ÇKP 20. MERKEZ KOMİTESİ’NİN ÜÇÜNCÜ OTURUMUNDAN ÇIKAN KARAR: ÇİN MODERNLEŞMESİNİ İLERLETMEK İÇİN KAPSAMLI REFORMLARI DERİNLEŞTİRMEK

upa-admin 26 Ağustos 2024 290 Okunma 0
ÇKP 20. MERKEZ KOMİTESİ’NİN ÜÇÜNCÜ OTURUMUNDAN ÇIKAN KARAR: ÇİN MODERNLEŞMESİNİ İLERLETMEK İÇİN KAPSAMLI REFORMLARI DERİNLEŞTİRMEK

Giriş

Son yıllarda ekonomi ve diplomasideki atılımları ve başarılarıyla uluslararası siyasette adından en çok söz ettiren devletlerden birisi olarak dikkat çeken Çin (Halk Cumhuriyeti), Çin Komünist Partisi’nin (ÇKP) yönetimine dayalı farklı ve kendisine özgü siyasal sistemiyle genelde Batı dünyasında eleştirilere maruz kalmasına karşın, ülkenin son 70 yılda, bilhassa da son 30 yılda yaşadığı hızlı dönüşüm ve modernleşmedeki başarılar, en komünizm karşıtı çevrelerin bile övgüsüne mazhar olmaktadır. Öyle ki, bir dönem “Kızıl Çin” olarak kötülenen Çin Halk Cumhuriyeti, günümüzde küresel kapitalizmin gelişimi adına en kritik devlet durumundadır. Çin’in bu başarısı ise, kuşkusuz, ÇKP’nin başarısıdır. Bu nedenle, ÇKP içerisindeki önemli tartışmalar, Çin’in ve dünyanın geleceği adına da çok kritik gelişmelerdir. Bu bağlamda, bu yazıda, ÇKP’nin Pekin’de geçtiğimiz gün gerçekleştirilen 20. Merkez Komitesi’nin 3. Genel Oturumu’ndan çıkan kararları özetlemeye ve yorumlamaya çalışacağım.

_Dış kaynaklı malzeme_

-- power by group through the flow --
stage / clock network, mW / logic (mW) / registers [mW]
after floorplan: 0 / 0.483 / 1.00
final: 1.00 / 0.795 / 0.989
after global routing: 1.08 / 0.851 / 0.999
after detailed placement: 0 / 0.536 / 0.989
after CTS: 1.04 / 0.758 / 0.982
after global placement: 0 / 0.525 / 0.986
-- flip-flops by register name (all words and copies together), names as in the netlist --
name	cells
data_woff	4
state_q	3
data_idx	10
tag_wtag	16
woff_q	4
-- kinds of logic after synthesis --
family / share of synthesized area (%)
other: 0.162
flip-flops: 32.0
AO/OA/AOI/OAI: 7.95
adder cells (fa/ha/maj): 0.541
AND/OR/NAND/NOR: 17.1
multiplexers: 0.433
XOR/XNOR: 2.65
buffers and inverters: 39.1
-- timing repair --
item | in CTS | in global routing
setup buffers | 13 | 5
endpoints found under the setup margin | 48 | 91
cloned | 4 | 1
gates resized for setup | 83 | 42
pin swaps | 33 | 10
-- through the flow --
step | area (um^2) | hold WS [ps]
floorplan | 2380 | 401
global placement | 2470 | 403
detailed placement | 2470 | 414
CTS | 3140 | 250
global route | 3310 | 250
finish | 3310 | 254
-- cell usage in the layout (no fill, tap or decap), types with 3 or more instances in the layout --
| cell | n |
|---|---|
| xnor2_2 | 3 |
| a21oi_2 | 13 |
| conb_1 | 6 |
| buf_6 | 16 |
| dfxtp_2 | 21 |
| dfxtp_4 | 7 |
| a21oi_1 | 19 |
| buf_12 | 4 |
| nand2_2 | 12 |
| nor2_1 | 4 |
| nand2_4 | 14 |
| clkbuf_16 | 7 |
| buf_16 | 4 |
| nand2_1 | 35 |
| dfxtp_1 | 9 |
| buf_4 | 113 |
--- config.mk ---
export PLATFORM = sky130hd
export DESIGN_NAME = pipe_sequencer_flat
export DESIGN_NICKNAME = d
export VERILOG_FILES = /design/src/rtl/pipe_sequencer_if.sv /design/src/rtl/pipe_sequencer.sv /design/src/flat_wrapper.sv
export SDC_FILE = /design/constraint.sdc
export NUM_CORES = 1
export LEC_CHECK = 0
export ABC_AREA = 1
export BUFFER_PORTS_ARGS = -buffer_cell sky130_fd_sc_hd__buf_2
export CORE_ASPECT_RATIO = 1.5
export CORE_MARGIN = 2
export CORE_UTILIZATION = 53
export CTS_CLUSTER_SIZE = 20
export DETAILED_ROUTE_END_ITERATION = 10
export GPL_TIMING_DRIVEN = 0
export PLACE_DENSITY_LB_ADDON = 0.25
export SYNTH_ARGS = -nofsm -noshare
export SYNTH_HDL_FRONTEND = slang
export SYNTH_SLANG_ARGS = --single-unit
export TNS_END_PERCENT = 10
--- constraint.sdc ---
create_clock -name clk -period 1.7 [get_ports clk]
set_input_delay 0.085 -clock clk [delete_from_list [all_inputs] [get_ports clk]]
set_output_delay 0.085 -clock clk [all_outputs]
set_load 0.01 [all_outputs]
<file path="src/rtl/crc32_pkg.sv">
// ---------------------------------------------------------------------------
// crc32_pkg
// Shared types and constants for the reflected bit-serial CRC-32 engine.
//   state_e          : controller states IDLE / RUN / DONE
//   CRC32_*          : standard Ethernet/zlib polynomial, init and xor-out
//   STEP_COUNT       : RUN cycles per 32-bit word
//   BITS_PER_STEP    : message bits consumed per RUN cycle
// Optional build macro: CRC32_BYTEWISE_EN (8 bits per cycle, 4 RUN cycles).
// ---------------------------------------------------------------------------
package crc32_pkg;

    typedef enum logic [1:0] {
        IDLE = 2'd0,
        RUN  = 2'd1,
        DONE = 2'd2
    } state_e;

    localparam logic [31:0] CRC32_POLY_DEFAULT = 32'hEDB88320;
    localparam logic [31:0] CRC32_INIT         = 32'hFFFFFFFF;
    localparam logic [31:0] CRC32_XOROUT       = 32'hFFFFFFFF;

`ifdef CRC32_BYTEWISE_EN
    localparam int STEP_COUNT    = 4;
    localparam int BITS_PER_STEP = 8;
`else
    localparam int STEP_COUNT    = 32;
    localparam int BITS_PER_STEP = 1;
`endif

    // Value of the 6-bit step counter during the final RUN cycle.
    localparam logic [5:0] LAST_COUNT = 6'(STEP_COUNT - 1);

endpackage

</file>
<file path="src/rtl/crc32_step.sv">
// ---------------------------------------------------------------------------
// crc32_step
// One combinational step of a reflected (LSB-first) CRC shift register.
//   crc_i   [31:0] : current CRC register value
//   data_i         : next message bit
//   poly_i  [31:0] : reflected polynomial
//   crc_o   [31:0] : CRC after absorbing data_i
// ---------------------------------------------------------------------------
module crc32_step (
    input  logic [31:0] crc_i,
    input  logic        data_i,
    input  logic [31:0] poly_i,
    output logic [31:0] crc_o
);

    logic fb;

    always_comb begin
        fb    = crc_i[0] ^ data_i;
        crc_o = (crc_i >> 1) ^ (fb ? poly_i : 32'h0);
    end

endmodule

</file>
<file path="src/rtl/crc32.sv">
// ---------------------------------------------------------------------------
// crc32
// Reflected CRC-32 of one 32-bit word (4 bytes, LSB byte first) with a
// run-time programmable polynomial. Level-controlled accelerator slave.
//   clk_i              : clock, rising edge
//   rst_i              : synchronous active-high reset
//   message_i   [31:0] : word to checksum, sampled at start
//   compute_i   [31:0] : bit 0 = start/enable level, other bits ignored
//   polynomial_i[31:0] : reflected polynomial, sampled at start
//   message_o   [31:0] : registered CRC result, held until next completion
// Optional build macro: CRC32_BYTEWISE_EN (8 chained steps per cycle).
// ---------------------------------------------------------------------------
module crc32
    import crc32_pkg::*;
#(
    parameter logic [31:0] INIT_VAL = CRC32_INIT,
    parameter logic [31:0] XOROUT   = CRC32_XOROUT
) (
    input  logic        clk_i,
    input  logic        rst_i,
    input  logic [31:0] message_i,
    input  logic [31:0] compute_i,
    input  logic [31:0] polynomial_i,
    output logic [31:0] message_o
);

    state_e      state_q, state_d;
    logic [31:0] crc_q, crc_d;
    logic [31:0] data_q, data_d;
    logic [31:0] poly_q, poly_d;
    logic [5:0]  count_q, count_d;
    logic [31:0] message_q, message_d;

    // Only bit 0 of compute_i carries meaning.
    logic compute_unused;
    assign compute_unused = ^compute_i[31:1];

    // Chain of single-bit steps; chain[BITS_PER_STEP] is the CRC after
    // this cycle's bits have been absorbed (one step in the serial build).
    logic [31:0] chain [0:BITS_PER_STEP];
    assign chain[0] = crc_q;

    generate
        for (genvar gi = 0; gi < BITS_PER_STEP; gi++) begin : g_step
            crc32_step u_step (
                .crc_i  (chain[gi]),
                .data_i (data_q[gi]),
                .poly_i (poly_q),
                .crc_o  (chain[gi+1])
            );
        end
    endgenerate

    always_comb begin
        state_d   = state_q;
        crc_d     = crc_q;
        data_d    = data_q;
        poly_d    = poly_q;
        count_d   = count_q;
        message_d = message_q;
        case (state_q)
            IDLE: begin
                if (compute_i[0]) begin
                    data_d  = message_i;
                    poly_d  = polynomial_i;
                    crc_d   = INIT_VAL;
                    count_d = 6'd0;
                    state_d = RUN;
                end
            end
            RUN: begin
                crc_d   = chain[BITS_PER_STEP];
                data_d  = data_q >> BITS_PER_STEP;
                count_d = count_q + 6'd1;
                if (count_q == LAST_COUNT) begin
                    message_d = chain[BITS_PER_STEP] ^ XOROUT;
                    state_d   = DONE;
                end
            end
            DONE: begin
                // Requires compute_i[0] to drop before a new request.
                if (!compute_i[0]) begin
                    state_d = IDLE;
                end
            end
            default: state_d = IDLE;
        endcase
    end

    always_ff @(posedge clk_i) begin
        if (rst_i) begin
            state_q   <= IDLE;
            crc_q     <= 32'h0;
            data_q    <= 32'h0;
            poly_q    <= 32'h0;
            count_q   <= 6'd0;
            message_q <= 32'h0;
        end else begin
            state_q   <= state_d;
            crc_q     <= crc_d;
            data_q    <= data_d;
            poly_q    <= poly_d;
            count_q   <= count_d;
            message_q <= message_d;
        end
    end

    assign message_o = message_q;

endmodule

</file>
**config.mk**
```make
export PLATFORM = sky130hd
export DESIGN_NAME = mips_multicycle_ctrl
export DESIGN_NICKNAME = d
export VERILOG_FILES = /design/src/rtl/mips_multicycle_ctrl.sv
export SDC_FILE = /design/constraint.sdc
export NUM_CORES = 1
export LEC_CHECK = 0
export CORE_MARGIN = 2
export CORE_UTILIZATION = 48
export DETAILED_ROUTE_END_ITERATION = 16
export PLACE_DENSITY = 0.87
export SYNTH_ARGS = -nofsm -noshare
export SYNTH_HDL_FRONTEND = slang
export SYNTH_SLANG_ARGS = --single-unit
export TNS_END_PERCENT = 10
```
**constraint.sdc**
```tcl
create_clock -name clk -period 3.2 [get_ports clk]
set_input_delay 0.32 -clock clk [delete_from_list [all_inputs] [get_ports clk]]
set_output_delay 0.32 -clock clk [all_outputs]
set_load 0.02 [all_outputs]
```
**src/rtl/mips_multicycle_ctrl.sv**
```systemverilog
// mips_multicycle_ctrl: multi-cycle MIPS sequencer owning PC/IR, driving datapath
// control per phase, with memory-ready timeout, halt and illegal-opcode detection.
module mips_multicycle_ctrl #(
   parameter logic [31:0] RESET_PC = 32'h0000_0000,
   parameter int          MAX_WAIT = 15
) (
   input  logic        clk,
   input  logic        reset,
   input  logic        start,
   input  logic [31:0] instr,
   input  logic        alu_zero,
   input  logic        mem_ready,
   output logic [31:0] pc,
   output logic [31:0] ir,
   output logic [1:0]  aluop,
   output logic        MemR,
   output logic        MemW,
   output logic        RegW,
   output logic        MemToReg,
   output logic        alusrc,
   output logic        regdest,
   output logic [2:0]  state,
   output logic        halted,
   output logic [1:0]  err
);
   localparam logic [2:0] S_IDLE = 3'd0, S_FETCH = 3'd1, S_DECODE = 3'd2, S_EXEC = 3'd3,
                          S_MEM = 3'd4, S_WB = 3'd5, S_HALT = 3'd6;
   localparam logic [5:0] OP_R = 6'b000000, OP_LW = 6'b100011, OP_SW = 6'b101011,
                          OP_ADDI = 6'b001000, OP_BEQ = 6'b000100, OP_J = 6'b000010,
                          OP_HALT = 6'b111111;
   localparam logic [7:0] WAIT_LAST = 8'(MAX_WAIT - 1);

   logic [2:0]  state_q, state_d;
   logic [31:0] pc_q, pc_d, ir_q, ir_d;
   logic [1:0]  err_q, err_d;
   logic [7:0]  wait_q, wait_d;
   logic [31:0] pc_plus4;
   logic [5:0]  op;
   logic        is_r, is_lw, is_sw, is_addi, is_beq;

   assign pc_plus4 = pc_q + 32'd4;
   assign op       = ir_q[31:26];
   assign is_r     = op == OP_R;
   assign is_lw    = op == OP_LW;
   assign is_sw    = op == OP_SW;
   assign is_addi  = op == OP_ADDI;
   assign is_beq   = op == OP_BEQ;

   always_ff @(posedge clk or posedge reset) begin
      if (reset) begin
         state_q <= S_IDLE;
         pc_q    <= RESET_PC;
         ir_q    <= '0;
         err_q   <= '0;
         wait_q  <= '0;
      end else begin
         state_q <= state_d;
         pc_q    <= pc_d;
         ir_q    <= ir_d;
         err_q   <= err_d;
         wait_q  <= wait_d;
      end
   end

   always_comb begin
      state_d = state_q;
      pc_d    = pc_q;
      ir_d    = ir_q;
      err_d   = err_q;
      wait_d  = wait_q;
      case (state_q)
         S_IDLE, S_HALT: if (start) begin
            state_d = S_FETCH;
            pc_d    = RESET_PC;
            err_d   = '0;
         end
         S_FETCH: begin
            ir_d    = instr;
            state_d = S_DECODE;
         end
         S_DECODE: case (op)
            OP_R, OP_LW, OP_SW, OP_ADDI, OP_BEQ: state_d = S_EXEC;
            OP_J: begin
               pc_d    = {pc_plus4[31:28], ir_q[25:0], 2'b00};
               state_d = S_FETCH;
            end
            OP_HALT: state_d = S_HALT;
            default: begin
               err_d[0] = 1'b1;
               state_d  = S_HALT;
            end
         endcase
         S_EXEC: begin
            if (is_beq) begin
               pc_d    = alu_zero ? pc_plus4 + {{14{ir_q[15]}}, ir_q[15:0], 2'b00} : pc_plus4;
               state_d = S_FETCH;
            end else
               state_d = (is_lw || is_sw) ? S_MEM : S_WB;
         end
         S_MEM: begin
            if (mem_ready) begin
               wait_d  = '0;
               pc_d    = is_sw ? pc_plus4 : pc_q;
               state_d = is_sw ? S_FETCH : S_WB;
            end else if (wait_q == WAIT_LAST) begin
               // the MAX_WAIT-th unanswered cycle gives up
               wait_d   = '0;
               err_d[1] = 1'b1;
               state_d  = S_HALT;
            end else
               wait_d = wait_q + 8'd1;
         end
         S_WB: begin
            pc_d    = pc_plus4;
            state_d = S_FETCH;
         end
         default: state_d = S_IDLE;
      endcase
   end

   always_comb begin
      aluop    = (state_q == S_EXEC) ? (is_r ? 2'b10 : is_beq ? 2'b01 : 2'b00) : 2'b00;
      alusrc   = (state_q == S_EXEC && (is_lw || is_sw || is_addi)) || state_q == S_MEM ||
                 (state_q == S_WB && is_addi);
      MemR     = state_q == S_MEM && is_lw;
      MemW     = state_q == S_MEM && is_sw;
      RegW     = state_q == S_WB;
      MemToReg = state_q == S_WB && is_lw;
      regdest  = state_q == S_WB && is_r;
      halted   = state_q == S_HALT;
      state    = state_q;
      pc       = pc_q;
      ir       = ir_q;
      err      = err_q;
   end
endmodule

```
==> impl_metrics.py <==
metrics = {
    "die": {
        "initial_core_util_pct": 48.77,
        "die_w_um": 114.0,
        "io_pins": 115,
        "dieArea_sq_um": 13000,
        "row_count": 40,
        "die_h_um": 114.0,
        "core_area_sq_um": 11910,
    },
    "yosys": {
        "synth.distinct_cells": 70,
        "synthCells": 660,
        "yosysWarnings": 0,
        "async_flop_share_pct": 100.0,
        "ys_ff_latch": 75,
        "synth_edf_count": 0,
        "synth_ff_type": "dfrtp_1",
        "syn_area_per_cell_sq_um": 8.802,
        "ys_seq_area_share_pct": 32.31,
        "syn_area_sq_um": 5809,
    },
    "setup_path": {
        "cp-end-kind": "flop",
        "crit_fanout": 4,
        "setup.worst_path.class": "flop to flop",
        "r2r_slack_ns": -0.20,
        "arrival_ns": 3.62,
        "cp-start-kind": "flop",
        "required_ns": 3.41,
    },
    "sta": {
        "fin_ws_ns": -0.2029,
        "hold_viol_final": 0,
        "fin_setup_tns_ns": -0.7836,
        "maxSlewViolCount": 0,
        "tightestPinTransition_ns": 0.9778,
        "rsz0062_at_grt": "yes",
        "finalSetupViolations": 7,
        "slew_headroom_pct": 34.81,
        "finalCritPeriodShare_pct": 106.3,
        "skew_ns": 0.01048,
        "fmaxAchievable_mhz": 293.9,
        "finalCriticalPeriod_ns": 3.403,
    },
    "clock_tree": {
        "clk_pin_slew_worst_paths_ns": 0.06,
        "numCtsBuffers": 9,
        "cts_hold_buffers": 0,
        "htree_levels": 3,
        "clock-sinks": 75,
        "cts_buffer_depth": 2,
        "clockRootBuffer": "clkbuf_16",
        "clk_latency_ns": 0.35,
        "cts_tree": "built",
    },
    "pwr": {
        "p_leak_nw": 3.552,
        "vdd_drop_max_v": 0.0007030,
        "power_density_nw_per_um2": 1057,
        "power_mw": 8.846,
    },
    "cells_and_area": {
        "final_cells": 999,
        "antennaDiodeCount": 0,
        "fin_util_pct": 70.25,
        "layout_commonest_cell": "clkdlybuf4s50_1",
        "final_nets": 922,
        "drive_above_1_share_pct": 25.82,
        "area_growth_pct": 44.04,
        "layout_common_cells": "clkdlybuf4s50_1, buf_4, nand2_1",
        "design_area_sq_um": 8368,
    },
    "placement": {
        "dp_hpwl_um": 13590,
        "placed_cells": 975,
        "gp_congestion": 0.9984,
        "placed_cell_area_sq_um": 7724,
        "io_buffer_count": 112,
    },
    "drt": {
        "routed_via_density": 6.218,
        "via_count": 6212,
        "ant_nets": 0,
        "drc": 0,
        "wire_per_inst_um": 19.59,
        "drt-initial-drc-count": 633,
        "dr.pass1.iters": 5,
        "wirelength_um": 19570,
    },
    "global_routing": {
        "grt_start_max_net_pins": 76,
        "grt-ovfl-total": 0,
        "grt_antenna_before_repair": 0,
        "grt_use_total_pct": 29.93,
        "grt_pass1_wl_um": 30620,
        "grt_pass1_vias": 6056,
    },
    "run": {
        "drv_cap": 0,
    },
    "worst_hold_path": {
        "hold_path_class": "flop to flop",
    },
    "outcome": {
        "violations": "setup timing",
        "status": "finished with violations",
    },
}
## state kept, by name, indices dropped and copies added, names as in the netlist
| name | cells |
|---|---|
| ir | 32 |
| pc | 30 |
| wait_q | 8 |
| state | 3 |
| err | 2 |
## synthesized netlist by cell type (9+ instances only)
| cell type | count | area [sq um] |
|---|---|---|
| nor2_1 | 40 | 150.1 |
| xnor2_1 | 36 | 315.3 |
| o21ai_0 | 51 | 255.2 |
| nand4_1 | 9 | 56.30 |
| nor2b_1 | 10 | 62.56 |
| mux2_2 | 33 | 371.6 |
| clkbuf_1 | 18 | 67.56 |
| nand2_1 | 80 | 300.3 |
| a222oi_1 | 10 | 100.1 |
| o221ai_1 | 9 | 78.83 |
| nand3_1 | 27 | 135.1 |
| nand2b_1 | 11 | 68.82 |
| dfrtp_1 | 75 | 1877 |
| inv_1 | 20 | 75.07 |
| a21oi_1 | 39 | 195.2 |
| and3_1 | 10 | 62.56 |
| ha_1 | 37 | 462.9 |
| xor2_1 | 18 | 157.7 |
| a22oi_1 | 9 | 67.56 |
## path summary, 6_finish.rpt
kind | to | from | cells past startpoint
min in group asynchronous | ir[27] | reset | 3
worst min register to register | wait_q[7] | wait_q[7] | 1
worst max-delay path | pc[25] | pc[10] | 14
max in group asynchronous | pc[12] | reset | 3
worst min-delay path | wait_q[7] | wait_q[7] | 1
worst max register to register | pc[25] | pc[10] | 14
## power by group
| part | switching (mW) | leakage, nW | internal (mW) |
|---|---|---|---|
| Combinational | 3.16 | 2.46 | 2.77 |
| Clock | 0.418 | 0.153 | 0.646 |
| Sequential | 0.517 | 0.940 | 1.33 |
| Total | 4.09 | 3.55 | 4.75 |
## worst max-delay path, stage by stage, from the launching register on
cell and delay [ns]:
dfrtp_1 0.40, nand4_1 0.25, nor2_4 0.26, nand4_1 0.14, xnor2_1 0.21, ha_1 0.32
a21oi_2 0.20, o21ai_2 0.08, a221oi_2 0.32, a31oi_1 0.16, o21ai_1 0.15, nand2b_1 0.10
a221o_1 0.35, xnor2_2 0.18, o221ai_2 0.12
## final cells by class
| class | count | area, sq um |
|---|---|---|
| flip-flops and latches | 75 | 1889 |
| repair buffers | 202 | 1826 |
| multi-input cells | 538 | 4084 |
| inverters | 21 | 80.08 |
| clock buffers | 12 | 256.5 |
| well taps | 147 | 183.9 |
| clock inverters | 4 | 48.80 |
| fillers | 856 | 3543 |
## per-stage QoR
step                hold WS, ns  worst slack, ns
floorplan                0.4368        -0.005270
global placement         0.4613         -0.06126
detailed placement       0.4665          -0.1516
CTS                      0.4762         -0.07498
global route             0.5185          -0.3994
finish                   0.4779          -0.2029
## cell families after synthesis
group	share of synthesized area [%]
AO/OA/AOI/OAI	21.28
XOR/XNOR	8.141
adder cells (fa/ha/maj)	8.486
buffers and inverters	3.360
flip-flops	32.31
multiplexers	6.741
other	0.06455
AND/OR/NAND/NOR	19.62
## routing by layer
| layer | part of all wire [%] | up-vias | GRT usage [%] | wire [um] |
|---|---|---|---|---|
| li1 | - | 2799 | - | - |
| met1 | 40 | 2988 | 38.77 | 7830 |
| met2 | 47 | 359 | 48.17 | 9234 |
| met3 | 9.2 | 66 | 5.154 | 1801 |
| met4 | 3.6 | 0 | 15.37 | 704 |
| met5 | 0 | - | 0 | 0 |
## timing repair
item,4_1_cts,5_1_grt
setup endpoints to repair,10,20
pin swaps,22,30
gates resized for setup,22,31
setup buffers,4,4
(Power assumes the default switching activity.)
==> RTL edit: new RTL, config.mk and constraints unchanged <==
`MAX_WAIT`: 15 -> 7.
--- a/src/rtl/mips_multicycle_ctrl.sv
+++ b/src/rtl/mips_multicycle_ctrl.sv
@@ -2,7 +2,7 @@
 // control per phase, with memory-ready timeout, halt and illegal-opcode detection.
 module mips_multicycle_ctrl #(
    parameter logic [31:0] RESET_PC = 32'h0000_0000,
-   parameter int          MAX_WAIT = 15
+   parameter int          MAX_WAIT = 7
 ) (
    input  logic        clk,
    input  logic        reset,
Function: same outputs for any inputs over 4 cycles, from zero or initial values and one cycle with reset high; that may be too few to reach the edited logic, so the function may still have changed.
==> RTL edit against the original RTL <==
- global-route usage up 0.74 points
- the run still ends with setup timing left
- wire length up 8.5%
- cell area is 6.5% higher
- sequential cell count stayed put
- setup slack worse by 350 ps
- sequential share of layout area shrank 1.4 points
- synthesized area is 0.39% higher
- first-iteration DRC count up 19%
- total power increased by 22%
- die area is 0.38% higher
==> RTL edit: results (changes against the original RTL) <==
| Metric | Value |
|---|---|
| Met3 usage | 7.25% (was 5.15%) |
| TritonRoute pass-1 iters | 6 (was 5) |
| Worst hold slack | 226 ps (was 478 ps) |
| Total power | 0.0108 W (was 0.00885 W) |
| Length of routed met3 wiring | 1.73 mm (was 1.80 mm) |
| Area contributors post-synth | dfrtp_1, ha_1, xnor2_1 (was dfrtp_1, ha_1, mux2_2) |
| Layout cell share with drive strength beyond 1 | 29.9% (was 25.8%) |
| DPL Wire Length | 14.3 mm (was 13.6 mm) |
| Worst R2R Path Depth | 16 (was 14) |
| Worst Tran Pin Value | 750 ps (was 978 ps) |
| # resized after CTS | 20 (was 22) |
| Top cell family by delay on the critical path | simple AND/OR/NAND/NOR gates (was compound AO/OA/AOI/OAI gates) |
| Combinational Power Share | 73.3% (was 67.1%) |
| Met2 usage | 50.4% (was 48.2%) |
| Vias/cell | 6.22 (about the same) |
| Static leakage | 3.86 nW (was 3.55 nW) |
| Failing checks | setup timing (unchanged) |
| Global-route wire length before repair | 31.6 mm (was 30.6 mm) |
| Largest net degree at the start of global routing | 42 (was 76) |
| Met1 WL | 8.25 mm (was 7.83 mm) |
| Endpoints failing setup | 19 (was 7) |
| Status | finished, violations left (unchanged) |
| Slack of the critical path | -549 ps (was -203 ps) |
| Mean post-synth cell area | 8.49 µm² (was 8.80 µm²) |
| Worst vdd ir | 0.924 mV (was 0.703 mV) |
| Clock power share | 9.6% (was 12.0%) |
| Gpl congestion | 0.961 (was 0.998) |
| Setup TNS | -3960 ps (was -784 ps) |
| Final wirelength | 21.2 mm (was 19.6 mm) |
| Post-Place Cell Area | 8170 µm² (was 7720 µm²) |
| WL met2 | 10.3 mm (was 9.23 mm) |
| Number of global-route vias before repair | 6556 (was 6056) |
| Crit path to | pc[31] (was pc[25]) |
| Synth top cells by count | nand2_1, dfrtp_1, o21ai_0 (unchanged) |
| DRT iter0 DRCs | 753 (was 633) |
| Hold Crit Class | in2async (was reg2reg) |
-- RTL edit: changes by cell type after synthesis, moves of 7 or more --
cell | before | now
a211oi_1 | 1 | 8
a22oi_1 | 9 | 2
a21oi_1 | 39 | 51
xor2_1 | 18 | 11
nor3_1 | 4 | 13
clkbuf_1 | 18 | 29
nand3_1 | 27 | 20
nor2_1 | 40 | 51
-- RTL edit: logic make-up (layout without fill, tap and decap cells) --
kind of cell    after synthesis  count (layout)  synth area share, %
simple gates                237             237                 19.8
compound gates              194             194                 21.5
flops                        75              75                 32.2
buf+inv                      55             307                 3.71
xor+xnor                     53              53                 7.96
fa+ha+maj                    38              38                 8.28
mux                          34              34                 6.50
other cells                   1               2               0.0643
-- RTL edit: final cells by class --
| class | instances | area [µm²] |
|---|---|---|
| multi-input combinational | 558 | 4140 |
| fill | 784 | 3000 |
| timing repair buffer | 269 | 2320 |
| sequential | 75 | 1890 |
| clock buffer | 11 | 243 |
| tap | 147 | 184 |
| inverter | 22 | 82.6 |
| clock inverter | 5 | 52.6 |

ÇKP’nin 20. Merkez Komitesi’nin 3. Genel Oturumu’nda İlan Edilen Hedefler

ÇKP’nin 20. Merkez Komitesi’nin 3. Genel Oturumu’nda vurgulanan ilk önemli husus, Deng Xiaoping döneminde başlayan reform (reform and opening up) sürecinin Şi Cinping döneminde de kararlılıkla sürdürüleceği ve Çin’in modernleşmesi ve yenilenmesinin (rejuvenation) muhakkak başarılacağıdır. Bu reformlar, aynı zamanda ÇKP’nin güçlenmesi ve çağdaş hüviyetini koruması açısından da faydalı görülmektedir.

İkinci olarak, ÇKP, son birkaç on yılda piyasa ekonomisi uygulamalarına yönelmesine karşın, parti, genel ideolojik ve felsefi özelliklerinden vazgeçmiş olmadığını ısrarla vurgulamaktadır. Öyle ki, Marksizm-Leninizm, Maoculuk (Mao Zedong düşüncesi), Deng Xiaoping teorisi ve Şi Cinping’in düşünceleri dayalı “Çin’e özgü sosyalizm” ideolojisi halen partiye yön veren ideolojik birincil kaynaklardır. Bu bağlamda, piyasa ekonomisi, Çin sosyalizmi ve dünyanın esenliği adına olumlu görüldüğü için tercih edilen bir politika setidir.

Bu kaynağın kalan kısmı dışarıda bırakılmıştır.